_TASK OBJECTIVE_
Extract the full listing below without altering a single character.

━━━

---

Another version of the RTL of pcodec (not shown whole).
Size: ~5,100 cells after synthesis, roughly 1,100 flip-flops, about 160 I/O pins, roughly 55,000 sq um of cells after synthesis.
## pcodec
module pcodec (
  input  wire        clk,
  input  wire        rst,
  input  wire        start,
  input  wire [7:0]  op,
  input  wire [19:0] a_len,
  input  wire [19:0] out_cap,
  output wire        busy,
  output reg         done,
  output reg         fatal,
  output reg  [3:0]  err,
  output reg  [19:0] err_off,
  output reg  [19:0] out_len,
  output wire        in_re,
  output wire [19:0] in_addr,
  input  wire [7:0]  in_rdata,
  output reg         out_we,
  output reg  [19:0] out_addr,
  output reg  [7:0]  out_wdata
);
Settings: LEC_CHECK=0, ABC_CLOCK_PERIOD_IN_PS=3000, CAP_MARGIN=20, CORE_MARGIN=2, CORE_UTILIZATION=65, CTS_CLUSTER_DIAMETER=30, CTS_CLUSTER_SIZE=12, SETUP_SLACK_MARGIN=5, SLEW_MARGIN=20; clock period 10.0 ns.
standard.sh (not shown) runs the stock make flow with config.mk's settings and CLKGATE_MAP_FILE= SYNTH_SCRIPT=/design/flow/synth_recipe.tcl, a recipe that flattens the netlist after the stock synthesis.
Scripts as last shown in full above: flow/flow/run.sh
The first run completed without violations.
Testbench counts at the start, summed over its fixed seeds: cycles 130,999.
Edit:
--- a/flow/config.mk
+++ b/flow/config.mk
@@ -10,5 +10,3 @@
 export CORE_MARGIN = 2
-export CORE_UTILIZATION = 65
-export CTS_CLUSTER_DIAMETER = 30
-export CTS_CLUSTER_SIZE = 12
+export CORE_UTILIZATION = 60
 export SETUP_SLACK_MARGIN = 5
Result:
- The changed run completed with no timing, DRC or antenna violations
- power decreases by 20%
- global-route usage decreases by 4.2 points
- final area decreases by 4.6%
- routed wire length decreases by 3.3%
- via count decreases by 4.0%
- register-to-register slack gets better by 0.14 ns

━━━

_ANSWER TO THIS TASK_
---

Another version of the RTL of pcodec (not shown whole).
Size: ~5,100 cells after synthesis, roughly 1,100 flip-flops, about 160 I/O pins, roughly 55,000 sq um of cells after synthesis.
## pcodec
module pcodec (
  input  wire        clk,
  input  wire        rst,
  input  wire        start,
  input  wire [7:0]  op,
  input  wire [19:0] a_len,
  input  wire [19:0] out_cap,
  output wire        busy,
  output reg         done,
  output reg         fatal,
  output reg  [3:0]  err,
  output reg  [19:0] err_off,
  output reg  [19:0] out_len,
  output wire        in_re,
  output wire [19:0] in_addr,
  input  wire [7:0]  in_rdata,
  output reg         out_we,
  output reg  [19:0] out_addr,
  output reg  [7:0]  out_wdata
);
Settings: LEC_CHECK=0, ABC_CLOCK_PERIOD_IN_PS=3000, CAP_MARGIN=20, CORE_MARGIN=2, CORE_UTILIZATION=65, CTS_CLUSTER_DIAMETER=30, CTS_CLUSTER_SIZE=12, SETUP_SLACK_MARGIN=5, SLEW_MARGIN=20; clock period 10.0 ns.
standard.sh (not shown) runs the stock make flow with config.mk's settings and CLKGATE_MAP_FILE= SYNTH_SCRIPT=/design/flow/synth_recipe.tcl, a recipe that flattens the netlist after the stock synthesis.
Scripts as last shown in full above: flow/flow/run.sh
The first run completed without violations.
Testbench counts at the start, summed over its fixed seeds: cycles 130,999.
Edit:
--- a/flow/config.mk
+++ b/flow/config.mk
@@ -10,5 +10,3 @@
 export CORE_MARGIN = 2
-export CORE_UTILIZATION = 65
-export CTS_CLUSTER_DIAMETER = 30
-export CTS_CLUSTER_SIZE = 12
+export CORE_UTILIZATION = 60
 export SETUP_SLACK_MARGIN = 5
Result:
- The changed run completed with no timing, DRC or antenna violations
- power decreases by 20%
- global-route usage decreases by 4.2 points
- final area decreases by 4.6%
- routed wire length decreases by 3.3%
- via count decreases by 4.0%
- register-to-register slack gets better by 0.14 ns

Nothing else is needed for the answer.